А Теодульф, приподняв руку, сжатую в кулак, пробормотал:
– Не благодарю я тебя за это.
Инго через студеную воду. перешел к своим друзьям, и Бертар с упреком сказал ему:
– Впервые поскупился король, уплачивая смертельному врагу дорожные издержки в страну туманов.
– Не забочусь я о мести человеку, лежавшему под мечом моим, – ответил Инго.
Молча последовали за ним его ратники, а друзья Теодульфа тут же бросились за ручей помогать раненому.
Перед домом гостей толпой, в доспехах, стояли вандалы. Они увидели, что король невредимым возвращается с поляны, но Бертар воспрепятствовал им приветствовать Инго. В мрачном ожидании стояли во дворе княжеские ратники, пока не послышался жалобный стон Зинтрама, за которым несли на носилках сраженного витязя. Их поставили перед домом женщин; выбежавшая княгиня с громким воплем бросилась к своему родственнику, с мольбой простирая руки к супругу. За коротким молчанием во дворе настало неистовое оживление, вопли и крики о мщении; с успокаивающими речами поспешили союзники и начальники народа от одной толпе к другой, с грустью помышляя, что, кажется, разгорелось пламя, которое с трудом можно будет погасить разумными советами. Прежде всех попал в беду Вольф. Когда он подошел к своим товарищам-турингам, то они сначала враждебно посмотрели, потом повернулись к нему спинами, а Агино сказал:
– Кто в бою стоял против товарища нашего, тот отлучен от скамьи нашей, и если могу дать я тебе последний совет, то избегай нашего соседства, чтобы холодное железо не вознаградило тебя за измену.
– Позорно обходитесь вы с товарищем, – обиделся Вольф, – я поступал честно, в силу данной мной клятвы, которую вы сами некогда и одобрили. Мог ли в несчастье покинуть я своего господина?
– Если ты был ему товарищем в невзгоде, – возразил один из ратников, – то теперь ступай в его покой и пей мед с его друзьями, а нам отныне ненавистно имя твое, и да погибнет в нашем кругу даже память о тебе!
Даже старый Гильдебранд был откровенен:
– Еще отроком знал я тебя, и будь это возможно, дал бы тебе благой совет, но старинная пословица гласит: где поскользнулся господин, там упал слуга. Будь даже князь Ансвальд благосклонен к тебе, то защитить тебя от мести дворовых он не сможет. Я попытаюсь уговорить его, чтоб он освободил тебя от присяги, – отправляйся тогда с мечом своим на все четыре стороны.

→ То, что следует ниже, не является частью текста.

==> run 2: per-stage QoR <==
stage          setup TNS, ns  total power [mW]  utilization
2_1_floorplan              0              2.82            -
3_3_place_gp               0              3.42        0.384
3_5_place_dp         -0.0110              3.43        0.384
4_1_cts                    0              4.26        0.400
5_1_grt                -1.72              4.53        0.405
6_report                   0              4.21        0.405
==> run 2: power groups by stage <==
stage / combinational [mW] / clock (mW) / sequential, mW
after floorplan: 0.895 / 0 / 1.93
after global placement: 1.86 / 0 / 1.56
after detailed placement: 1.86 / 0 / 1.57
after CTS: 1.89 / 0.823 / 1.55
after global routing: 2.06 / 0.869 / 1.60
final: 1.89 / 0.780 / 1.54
--- src/rtl/div_unit.sv ---
// Radix-2 restoring 32/32 divider for the E stage: DIV/DIVU producing {hi=remainder, lo=quotient}.
// Latency: 1 start cycle + 32 BUSY cycles, result registered on entry to DONE; stalls E until then.
module div_unit (
    input  logic        clk,
    input  logic        rst,
    input  logic        div_enE,
    input  logic        signed_divE,
    input  logic [31:0] src_aE,
    input  logic [31:0] src_bE,
    input  logic        hold_otherE,
    input  logic        flush_divE,
    output logic        div_stallE,
    output logic [63:0] div_resultE,
    output logic        div_validE
);

    typedef enum logic [1:0] {IDLE, BUSY, DONE} state_t;

    state_t      state, state_nxt;
    logic [5:0]  cnt;
    logic [31:0] dvsr;
    logic [31:0] quo;
    logic [31:0] prem;
    logic        q_neg, r_neg;

    logic        start;
    logic [31:0] a_abs, b_abs;
    logic [32:0] shifted, diff;
    logic        ge;
    logic [31:0] prem_step, quo_step;
    logic [31:0] quo_fin, rem_fin;

    assign start = (state == IDLE) & div_enE & ~flush_divE;

    assign a_abs = (signed_divE & src_aE[31]) ? -src_aE : src_aE;
    assign b_abs = (signed_divE & src_bE[31]) ? -src_bE : src_bE;

    // 33-bit partial remainder: prem shifted left with the next dividend bit.
    assign shifted   = {prem, quo[31]};
    assign diff      = shifted - {1'b0, dvsr};
    assign ge        = ~diff[32];
    assign prem_step = ge ? diff[31:0] : shifted[31:0];
    assign quo_step  = {quo[30:0], ge};

    assign quo_fin = q_neg ? -quo_step  : quo_step;
    assign rem_fin = r_neg ? -prem_step : prem_step;

    assign div_validE = (state == DONE);

    always_comb begin
        state_nxt  = state;
        div_stallE = 1'b0;
        case (state)
            IDLE: begin
                div_stallE = div_enE & ~flush_divE;
                if (start) state_nxt = BUSY;
            end
            BUSY: begin
                div_stallE = 1'b1;
                if (cnt == 6'd31) state_nxt = DONE;
            end
            DONE: begin
                if (!hold_otherE) state_nxt = IDLE;
            end
            default: state_nxt = IDLE;
        endcase
        if (flush_divE) begin
            state_nxt  = IDLE;
            div_stallE = 1'b0;
        end
        if (!rst) div_stallE = 1'b0;
    end

    always_ff @(posedge clk) begin
        if (!rst) begin
            state       <= IDLE;
            cnt         <= 6'd0;
            dvsr        <= 32'd0;
            quo         <= 32'd0;
            prem        <= 32'd0;
            q_neg       <= 1'b0;
            r_neg       <= 1'b0;
            div_resultE <= 64'h0;
        end else begin
            state <= state_nxt;
            if (start) begin
                dvsr  <= b_abs;
                quo   <= a_abs;
                prem  <= 32'd0;
                cnt   <= 6'd0;
                q_neg <= signed_divE & (src_aE[31] ^ src_bE[31]);
                r_neg <= signed_divE & src_aE[31];
            end else if (state == BUSY) begin
                prem <= prem_step;
                quo  <= quo_step;
                cnt  <= cnt + 6'd1;
                // Final step: a flush on this edge discards the result.
                if (cnt == 6'd31 && !flush_divE)
                    div_resultE <= {rem_fin, quo_fin};
            end
        end
    end

endmodule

Вольф отошел в сторону, чтобы скрыть от ратников свое лицо, воспылавшее от их упреков.
– Неужто твоя дорожная кладь так тяжела, что готов хныкать ты, словно ребенок, – раздался рядом с ним женский голос.
Юноша сразу разозлился:
– А вот твои насмешки мне горше, чем глумление всех остальных, потому что только из-за тебя я терпел службу при дворе.
– Благодарю, но кроме этих хором, стоящих в стороне от ратных путей, есть и другие дворы, где легче воину приобрести благосклонность начальника, а заодно и землю, и дом, чтоб мог он взять себе добрую жену. Мне же не нравится здешняя скамья витязей потому что ею властвует женщина.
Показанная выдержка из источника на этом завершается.